Mentions: First, we recreate the original cross-sectional (between-participants) analysis from the paper, where the relationship between age and CBH volume were assessed with separate simple regression/correlation models at Time 1 [r(70) = −0.36, 95% CI [−0.54, −0.14], p < 0.01] and Time 2 [r(70) = −0.40, 95% CI [−0.58, −0.19], p < 0.001; Figure 5A]. The interpretation of these results is cross-sectional: They indicate a moderately negative relationship between age and CBH volume across people, where older individuals tend to have a smaller volume and vice versa. If we instead analyze this data at the intra-individual level using rmcorr, we see a much stronger negative association between age and CBH volume, rrm (71) = −0.70, 95% CI [−0.81, −0.56], p < 0.001 (Figure 5B). These results are interpreted longitudinally, and indicate that as an individual ages, CBH volume tends to decrease. Finally, it is possible to analyze the relationship between age and CBH volume using each participant's data averaged across the two time periods and a simple regression/correlation. This model produces similar results to the original cross-sectional analysis: r(70) = −0.39, 95% CI [−0.57, −0.17], p < 0.01 (Figure 5C).

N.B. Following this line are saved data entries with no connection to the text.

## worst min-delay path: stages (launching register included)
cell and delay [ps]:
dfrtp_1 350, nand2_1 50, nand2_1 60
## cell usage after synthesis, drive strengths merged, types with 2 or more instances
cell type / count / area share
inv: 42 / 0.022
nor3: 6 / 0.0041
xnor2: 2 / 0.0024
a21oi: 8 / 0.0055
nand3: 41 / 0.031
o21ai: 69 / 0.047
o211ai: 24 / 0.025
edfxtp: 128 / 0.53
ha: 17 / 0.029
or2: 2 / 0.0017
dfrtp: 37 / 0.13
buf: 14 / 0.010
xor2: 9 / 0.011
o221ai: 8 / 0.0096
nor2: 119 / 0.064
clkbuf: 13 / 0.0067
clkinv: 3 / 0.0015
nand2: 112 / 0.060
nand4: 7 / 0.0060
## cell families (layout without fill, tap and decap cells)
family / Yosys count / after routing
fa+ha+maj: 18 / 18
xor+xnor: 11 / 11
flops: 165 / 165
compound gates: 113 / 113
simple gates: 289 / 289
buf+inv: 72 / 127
<file path="src/rtl/label_fetch_unit.sv">
// label_fetch_unit: read-side client of the wire-label RAM.
// Waits for both labels, reads them, hands them to the garbler.
module label_fetch_unit #(
  parameter int S  = 20,
  parameter int K  = 128,
  parameter int CW = 16
) (
  input  logic          clk,
  input  logic          rst,
  input  logic          gate_valid,
  output logic          gate_ready,
  input  logic [S-1:0]  gate_addr_0,
  input  logic [S-1:0]  gate_addr_1,
  input  logic [S-1:0]  gate_tag,
  output logic          rd_req_0,
  output logic          rd_req_1,
  output logic [S-1:0]  rd_addr_0,
  output logic [S-1:0]  rd_addr_1,
  input  logic          rd_data_ready_0,
  input  logic          rd_data_ready_1,
  input  logic          stall_rd,
  input  logic [K-1:0]  rd_data_0,
  input  logic [K-1:0]  rd_data_1,
  output logic          lbl_valid,
  input  logic          lbl_ready,
  output logic [K-1:0]  lbl_0,
  output logic [K-1:0]  lbl_1,
  output logic [S-1:0]  lbl_tag,
  output logic [CW-1:0] wait_cnt,
  output logic [S-1:0]  gate_cnt
);

  typedef enum logic [2:0] {
    IDLE,
    WAIT,
    ISSUE,
    CAPTURE,
    HOLD
  } state_t;

  state_t       state;
  state_t       state_nxt;
  logic [S-1:0] a0_q;
  logic [S-1:0] a1_q;
  logic [S-1:0] tag_q;
  logic         same_q;
  logic         wait_inc;
  logic         both_rdy;

  assign both_rdy = rd_data_ready_0 &&
                    (same_q || rd_data_ready_1);

  always_ff @(posedge clk) begin
    if (!rst) state <= IDLE;
    else      state <= state_nxt;
  end

  always_comb begin
    state_nxt = state;
    wait_inc  = 1'b0;
    unique case (state)
      IDLE: begin
        if (gate_valid) state_nxt = WAIT;
      end
      WAIT: begin
        if (both_rdy) state_nxt = ISSUE;
        else          wait_inc  = 1'b1;
      end
      ISSUE: begin
        if (stall_rd) wait_inc  = 1'b1;
        else          state_nxt = CAPTURE;
      end
      CAPTURE: state_nxt = HOLD;
      HOLD: begin
        if (lbl_ready) state_nxt = IDLE;
      end
      default: state_nxt = IDLE;
    endcase
  end

  // Requests are qualified by rst so the reset cycle never reads.
  assign gate_ready = (state == IDLE);
  assign rd_req_0   = rst && (state == ISSUE);
  assign rd_req_1   = rd_req_0 && !same_q;
  assign rd_addr_0  = a0_q;
  assign rd_addr_1  = a1_q;

  always_ff @(posedge clk) begin
    if (!rst) begin
      a0_q      <= '0;
      a1_q      <= '0;
      tag_q     <= '0;
      same_q    <= 1'b0;
      lbl_0     <= '0;
      lbl_1     <= '0;
      lbl_tag   <= '0;
      lbl_valid <= 1'b0;
      wait_cnt  <= '0;
      gate_cnt  <= '0;
    end else begin
      if (state == IDLE && gate_valid) begin
        a0_q   <= gate_addr_0;
        a1_q   <= gate_addr_1;
        tag_q  <= gate_tag;
        same_q <= (gate_addr_0 == gate_addr_1);
      end
      if (wait_inc && wait_cnt != '1)
        wait_cnt <= wait_cnt + 1'b1;
      if (state == CAPTURE) begin
        lbl_0     <= rd_data_0;
        lbl_1     <= same_q ? rd_data_0 : rd_data_1;
        lbl_tag   <= tag_q;
        lbl_valid <= 1'b1;
      end
      if (state == HOLD && lbl_ready) begin
        lbl_valid <= 1'b0;
        gate_cnt  <= gate_cnt + 1'b1;
      end
    end
  end

endmodule

</file>
===== src/rtl/wb_stage_grf_regfile.sv =====
// rtl/wb_stage_grf_regfile.sv - 32x32 register file with one write port and two write-through read ports
module grf_regfile
  import mips_pkg::*;
(
  input  logic        clk,
  input  logic        reset,
  input  logic        i_we,
  input  logic [4:0]  i_wa,
  input  logic [31:0] i_wd,
  input  logic [4:0]  i_ra_a,
  input  logic [4:0]  i_ra_b,
  output logic [31:0] o_rd_a,
  output logic [31:0] o_rd_b
);

  logic [31:0] r_regs [32];

  // Reset wins over a write arriving in the same cycle.
  always_ff @(posedge clk) begin
    if (reset) begin
      for (int i = 0; i < 32; i++) begin
        r_regs[i] <= '0;
      end
    end else if (i_we) begin
      r_regs[i_wa] <= i_wd;
    end
  end

  always_comb begin
    if (i_ra_a == 5'd0)
      o_rd_a = '0;
    else if (i_we && (i_ra_a == i_wa))
      o_rd_a = i_wd;
    else
      o_rd_a = r_regs[i_ra_a];
  end

  always_comb begin
    if (i_ra_b == 5'd0)
      o_rd_b = '0;
    else if (i_we && (i_ra_b == i_wa))
      o_rd_b = i_wd;
    else
      o_rd_b = r_regs[i_ra_b];
  end

endmodule
$ cat src/rtl/button_debouncer.sv
// Push-button debouncer: two-flop synchronizer feeding a four-state
// qualification FSM. A level change is accepted only after DEBOUNCE_CYCLES
// consecutive agreeing synchronized samples; accepted changes update the
// registered level and raise a one-cycle strobe.
// Optional feature macro: BUTTON_DEBOUNCER_FALL_PULSE_EN adds the fallPulse
// strobe port and logic. When it is undefined, high-to-low acceptance still
// updates level but raises no strobe.
module button_debouncer #(
    parameter int unsigned DEBOUNCE_CYCLES = 4
) (
    input  logic clock,
    input  logic reset,
    input  logic rawIn,
    output logic level,
    output logic risePulse,
`ifdef BUTTON_DEBOUNCER_FALL_PULSE_EN
    output logic fallPulse,
`endif
    output logic busy
);

    // Counter only needs to reach DEBOUNCE_CYCLES-1. It is kept at least
    // one bit wide so that the minimum legal setting still synthesizes.
    localparam int unsigned CNT_W = (DEBOUNCE_CYCLES > 2) ? $clog2(DEBOUNCE_CYCLES) : 1;
    localparam logic [CNT_W-1:0] CNT_LAST = CNT_W'(DEBOUNCE_CYCLES - 1);
    localparam logic [CNT_W-1:0] CNT_ZERO = {CNT_W{1'b0}};
    localparam logic [CNT_W-1:0] CNT_ONE  = CNT_W'(1);

    typedef enum logic [1:0] {
        IDLE_LOW    = 2'd0,
        CHECK_HIGH  = 2'd1,
        STABLE_HIGH = 2'd2,
        CHECK_LOW   = 2'd3
    } state_e;

    logic       sync1_q;
    logic       sync2_q;
    state_e     state_q;
    state_e     state_d;
    logic [CNT_W-1:0] count_q;
    logic [CNT_W-1:0] count_d;
    logic       level_q;
    logic       level_d;
    logic       rise_q;
    logic       rise_d;
`ifdef BUTTON_DEBOUNCER_FALL_PULSE_EN
    logic       fall_q;
    logic       fall_d;
`endif

    // Two-flop synchronizer bringing the asynchronous button level into the clock domain.
    always_ff @(posedge clock) begin
        if (reset) begin
            sync1_q <= 1'b0;
            sync2_q <= 1'b0;
        end else begin
            sync1_q <= rawIn;
            sync2_q <= sync1_q;
        end
    end

    // Next-state, counter and strobe decode; strobes default low so they last exactly one cycle.
    always_comb begin
        state_d = state_q;
        count_d = count_q;
        level_d = level_q;
        rise_d  = 1'b0;
`ifdef BUTTON_DEBOUNCER_FALL_PULSE_EN
        fall_d  = 1'b0;
`endif
        case (state_q)
            IDLE_LOW: begin
                if (sync2_q) begin
                    state_d = CHECK_HIGH;
                    count_d = CNT_ONE;
                end else begin
                    count_d = CNT_ZERO;
                end
            end
            CHECK_HIGH: begin
                if (!sync2_q) begin
                    // Bounce: fall back to the previous stable state silently.
                    state_d = IDLE_LOW;
                    count_d = CNT_ZERO;
                end else if (count_q == CNT_LAST) begin
                    state_d = STABLE_HIGH;
                    count_d = CNT_ZERO;
                    level_d = 1'b1;
                    rise_d  = 1'b1;
                end else begin
                    count_d = count_q + CNT_ONE;
                end
            end
            STABLE_HIGH: begin
                if (!sync2_q) begin
                    state_d = CHECK_LOW;
                    count_d = CNT_ONE;
                end else begin
                    count_d = CNT_ZERO;
                end
            end
            CHECK_LOW: begin
                if (sync2_q) begin
                    state_d = STABLE_HIGH;
                    count_d = CNT_ZERO;
                end else if (count_q == CNT_LAST) begin
                    state_d = IDLE_LOW;
                    count_d = CNT_ZERO;
                    level_d = 1'b0;
`ifdef BUTTON_DEBOUNCER_FALL_PULSE_EN
                    fall_d  = 1'b1;
`endif
                end else begin
                    count_d = count_q + CNT_ONE;
                end
            end
            default: begin
                state_d = IDLE_LOW;
                count_d = CNT_ZERO;
                level_d = 1'b0;
            end
        endcase
    end

    // State, counter and registered outputs; reset wins over any qualification or strobe.
    always_ff @(posedge clock) begin
        if (reset) begin
            state_q <= IDLE_LOW;
            count_q <= CNT_ZERO;
            level_q <= 1'b0;
            rise_q  <= 1'b0;
`ifdef BUTTON_DEBOUNCER_FALL_PULSE_EN
            fall_q  <= 1'b0;
`endif
        end else begin
            state_q <= state_d;
            count_q <= count_d;
            level_q <= level_d;
            rise_q  <= rise_d;
`ifdef BUTTON_DEBOUNCER_FALL_PULSE_EN
            fall_q  <= fall_d;
`endif
        end
    end

    assign level     = level_q;
    assign risePulse = rise_q;
`ifdef BUTTON_DEBOUNCER_FALL_PULSE_EN
    assign fallPulse = fall_q;
`endif
    // busy is a pure decode of the state register.
    assign busy = (state_q == CHECK_HIGH) || (state_q == CHECK_LOW);

endmodule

Repeated Measures Correlation
Comparison of rmcorr and simple regression/correlation results for age and brain structure volume data. Each dot represents one of two separate observations of age and CBH for a participant. (A) Separate simple regressions/correlations by time: each observation is treated as independent, represented by shading all the data points black. The red line is the fit of the simple regression/correlation. (B) Rmcorr: observations from the same participant are given the same color, with corresponding lines to show the rmcorr fit for each participant. (C) Simple regression/correlation: averaged by participant. Note that the effect size is greater (stronger negative relationship) using rmcorr (B) than with either use of simple regression models (A) and (C). This figure was created using data from Raz et al. (2005).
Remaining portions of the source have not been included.